You know that you are at a good ethnic wedding when “to-go” boxes are handed out. Guests are packing up their leftover steaks. They are served a dessert, personal cakes shaped like hearts, and in addition, a giant white wedding cake is brought out. This cake is sliced and the wax-paper wrapped pieces are placed near the coatroom for the guests to take home, perhaps to freeze and eat on the one-year anniversary of the happy couple. Bride and Groom are visiting each table, the bride’s dress is covered in lace interspersed with crystals, her veil twinkles.

The lights dim, wheels of colored lights turn and make the entire room glow blue, now pink, now gold. The senior folks ask for tangos, fox-trots, waltzes. I sing Rosemary Clooney’s version of “Mambo Italiano”, which has many words in it. It’s a little hard to concentrate on lyrics like “Hey, goombah, I love-a how you dance the rhumba” when an internal child is doing the cha-cha in your belly.

A second wave of guests is arriving, mainly young people who have been invited for dessert, coffee, drinks and dancing. The Sweet Table is open for business and I watch plates piled high with mini-cannoli and cream puffs make their way with patrons from the hallway, across the dance floor and back to tables. Like Tracy in the Partridge Family, I play the lame tambourine on a few numbers, although I look more like a middle-aged Laurie. We play the usual rock, country, big band stuff, and “Mamma Mia”. How are they dancing in such high heels? By taking tiny steps and swaying from side to side, clinging to their dates or even to their girlfriends because girls always dance with girls at these parties.

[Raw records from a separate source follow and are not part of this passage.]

## config.mk

```make
export PLATFORM = sky130hd
export DESIGN_NAME = dip_input_ctrl_flat
export DESIGN_NICKNAME = d
export VERILOG_FILES = /design/src/rtl/dip_input_ctrl_if.sv /design/src/rtl/dip_input_ctrl.sv /design/src/flat_wrapper.sv
export SDC_FILE = /design/constraint.sdc
export NUM_CORES = 1
export LEC_CHECK = 0
export BUFFER_PORTS_ARGS = -buffer_cell sky130_fd_sc_hd__buf_2
export CORE_MARGIN = 4
export CORE_UTILIZATION = 50
export CTS_CLUSTER_DIAMETER = 50
export DETAILED_ROUTE_END_ITERATION = 7
export GPL_ROUTABILITY_DRIVEN = 0
export GPL_TIMING_DRIVEN = 0
export PLACE_DENSITY = 0.83
export SYNTH_ARGS = -nofsm -noshare
export SYNTH_HDL_FRONTEND = slang
export SYNTH_SLANG_ARGS = --single-unit
```

## constraint.sdc

```tcl
create_clock -name clk -period 7 [get_ports clk]
set_clock_uncertainty 0.1 [all_clocks]
set_input_delay 0.7 -clock clk [delete_from_list [all_inputs] [get_ports clk]]
set_output_delay 0.7 -clock clk [all_outputs]
set_load 0.03 [all_outputs]
```

## src/rtl/dip_input_ctrl_if.sv

```systemverilog
// CPU device-bus bundle for the DIP/button input block.
// The master modport is the CPU side. The slave modport is the peripheral side.
// The irq wire is present only when DIP_IRQ_EN is defined.
interface dip_input_ctrl_if;
    logic        rd_ena;
    logic        wr_ena;
    logic [11:0] dv_addr;
    logic [31:0] data_fromcpu;
    logic [31:0] data_tocpu;
`ifdef DIP_IRQ_EN
    logic        irq;
`endif

    modport master (
        output rd_ena, wr_ena, dv_addr, data_fromcpu,
`ifdef DIP_IRQ_EN
        input  irq,
`endif
        input  data_tocpu
    );

    modport slave (
        input  rd_ena, wr_ena, dv_addr, data_fromcpu,
`ifdef DIP_IRQ_EN
        output irq,
`endif
        output data_tocpu
    );
endinterface

```

## src/rtl/dip_input_ctrl.sv

```systemverilog
// Switch/button input peripheral: 3-flop sync, shared-counter debounce, W1C change flags, optional irq (DIP_IRQ_EN).
// Latency: read data registered, valid the cycle after rd_ena; input steps settle after DEBOUNCE_CYCLES+2 edges.
// Backpressure: none, the CPU strobes are accepted every cycle and unselected reads return zero for OR-combining.
module dip_input_ctrl #(
    parameter int unsigned WIDTH           = 24,
    parameter logic [11:0] BASEADDR        = 12'h070,
    parameter int unsigned DEBOUNCE_CYCLES = 100000
) (
    input  logic             clk,
    input  logic             rst_n,
    input  logic [WIDTH-1:0] switch,
    dip_input_ctrl_if.slave  bus
);
    localparam int unsigned      CNT_W       = $clog2(DEBOUNCE_CYCLES) + 1;
    localparam logic [CNT_W-1:0] CNT_LAST    = CNT_W'(DEBOUNCE_CYCLES - 1);
    localparam logic [11:0]      ADDR_DATA   = BASEADDR;
    localparam logic [11:0]      ADDR_CHANGE = BASEADDR + 12'h4;
    localparam logic [11:0]      ADDR_RAW    = BASEADDR + 12'h8;
    localparam logic [11:0]      ADDR_MASK   = BASEADDR + 12'hC;

    logic [WIDTH-1:0] sync1;
    logic [WIDTH-1:0] sync2;
    logic [WIDTH-1:0] samp;
    logic [WIDTH-1:0] stable;
    logic [WIDTH-1:0] change;
    logic [CNT_W-1:0] cnt;

    logic             sel_data;
    logic             sel_change;
    logic             sel_raw;
    logic             sel_mask;
    logic             deb_restart;
    logic             deb_done;
    logic [WIDTH-1:0] change_set;
    logic [WIDTH-1:0] change_clr;
    logic [WIDTH-1:0] change_nxt;
    logic [31:0]      rd_val;
    logic             unused_wdata;

`ifdef DIP_IRQ_EN
    logic [WIDTH-1:0] irq_mask;
`endif

    assign sel_data   = (bus.dv_addr == ADDR_DATA);
    assign sel_change = (bus.dv_addr == ADDR_CHANGE);
    assign sel_raw    = (bus.dv_addr == ADDR_RAW);
    assign sel_mask   = (bus.dv_addr == ADDR_MASK);

    // Write data above WIDTH has no destination.
    assign unused_wdata = ^bus.data_fromcpu;

    always_ff @(posedge clk or negedge rst_n) begin
        if (!rst_n) begin
            sync1 <= '0;
            sync2 <= '0;
            samp  <= '0;
        end else begin
            sync1 <= switch;
            sync2 <= sync1;
            samp  <= sync2;
        end
    end

    // One counter covers the whole bus: any movement, or a return to the accepted value, restarts it.
    always_comb begin
        deb_restart = (sync2 != samp) || (samp == stable);
        deb_done    = !deb_restart && (cnt == CNT_LAST);
    end

    always_ff @(posedge clk or negedge rst_n) begin
        if (!rst_n) begin
            stable <= '0;
            cnt    <= '0;
        end else if (deb_restart) begin
            cnt <= '0;
        end else if (deb_done) begin
            stable <= samp;
            cnt    <= '0;
        end else begin
            cnt <= cnt + CNT_W'(1);
        end
    end

    // A flag raised on this edge survives a W1C aimed at the same bit.
    always_comb begin
        change_set = deb_done ? (stable ^ samp) : '0;
        change_clr = (bus.wr_ena && sel_change) ? bus.data_fromcpu[WIDTH-1:0] : '0;
        change_nxt = (change & ~change_clr) | change_set;
    end

    always_ff @(posedge clk or negedge rst_n) begin
        if (!rst_n) begin
            change <= '0;
        end else begin
            change <= change_nxt;
        end
    end

    always_comb begin
        rd_val = '0;
        if (bus.rd_ena) begin
            if (sel_data) begin
                rd_val[WIDTH-1:0] = stable;
            end else if (sel_change) begin
                rd_val[WIDTH-1:0] = change;
            end else if (sel_raw) begin
                rd_val[WIDTH-1:0] = sync2;
`ifdef DIP_IRQ_EN
            end else if (sel_mask) begin
                rd_val[WIDTH-1:0] = irq_mask;
`endif
            end
        end
    end

    always_ff @(posedge clk or negedge rst_n) begin
        if (!rst_n) begin
            bus.data_tocpu <= '0;
        end else begin
            bus.data_tocpu <= rd_val;
        end
    end

`ifdef DIP_IRQ_EN
    always_ff @(posedge clk or negedge rst_n) begin
        if (!rst_n) begin
            irq_mask <= '0;
        end else if (bus.wr_ena && sel_mask) begin
            irq_mask <= bus.data_fromcpu[WIDTH-1:0];
        end
    end

    // Registered from the current flags, so irq trails a flag set or clear by one edge.
    always_ff @(posedge clk or negedge rst_n) begin
        if (!rst_n) begin
            bus.irq <= 1'b0;
        end else begin
            bus.irq <= |(change & irq_mask);
        end
    end
`endif

endmodule

```

## src/flat_wrapper.sv

```systemverilog
// flat-port wrapper written by rule: the top's interface ports become plain ports
module dip_input_ctrl_flat 
#(
    parameter int unsigned WIDTH           = 24,
    parameter logic [11:0] BASEADDR        = 12'h070,
    parameter int unsigned DEBOUNCE_CYCLES = 100000
)
  (clk, rst_n, switch, bus_rd_ena, bus_wr_ena, bus_dv_addr, bus_data_fromcpu, bus_data_tocpu);
  dip_input_ctrl_if bus_i ();
  input  logic clk;
  input  logic rst_n;
  input  logic [WIDTH-1:0] switch;
  input wire logic [$bits(bus_i.rd_ena)-1:0] bus_rd_ena;
  input wire logic [$bits(bus_i.wr_ena)-1:0] bus_wr_ena;
  input wire logic [$bits(bus_i.dv_addr)-1:0] bus_dv_addr;
  input wire logic [$bits(bus_i.data_fromcpu)-1:0] bus_data_fromcpu;
  output wire logic [$bits(bus_i.data_tocpu)-1:0] bus_data_tocpu;
  assign bus_i.rd_ena = bus_rd_ena;
  assign bus_i.wr_ena = bus_wr_ena;
  assign bus_i.dv_addr = bus_dv_addr;
  assign bus_i.data_fromcpu = bus_data_fromcpu;
  assign bus_data_tocpu = bus_i.data_tocpu;
  dip_input_ctrl #(.WIDTH(WIDTH), .BASEADDR(BASEADDR), .DEBOUNCE_CYCLES(DEBOUNCE_CYCLES)) u_core (.clk(clk), .rst_n(rst_n), .switch(switch), .bus(bus_i));
endmodule
```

The well-fed and sugared-up crowd is discoing and hugging, laughing and kissing. The bandleader is frustrated and upset momentarily because the pianist is a sub and he doesn’t get the transition between two of the songs right. I tell him to “let it go” because these people do not care, they are having a great time, just look at them.

It’s 11:00pm and the DJ takes over. This group is going to dance for a long time. The espresso guys are working until 12:30am. I have not worked very hard at all, and it takes about five minutes for me to pack up my music and bid the wedding business farewell until next year. One male guest in a shiny suit says to me, in a voice like Father Guido Sarducci, “that was-uh real nice-uh”, the mother of the groom gushes over the beauty of the music (she’s still feeling good) and I’m glad that my singing made into the schedule.

Back in the hallway, I see that Mr. Clean Teeth is forsaking his purity pledge. Although the large crowd has descended up it, Dessert Lady now has a young man helping her to constantly re-arrange the treats so as to appear less ransacked. She makes my day by placing, you guessed it, “to-go” containers on the Sweet Table! She is an artist, but her chosen medium is perishable, and it must be consumed in order to fulfill its tasty destiny. A selection of teeny fruit tarts, chocolates and melon will surely draw squeals of delight from my girls tomorrow. Except for the square of chocolate-covered pecan pie, which does not make it out of the parking lot. Yum, that’s-a nice-uh.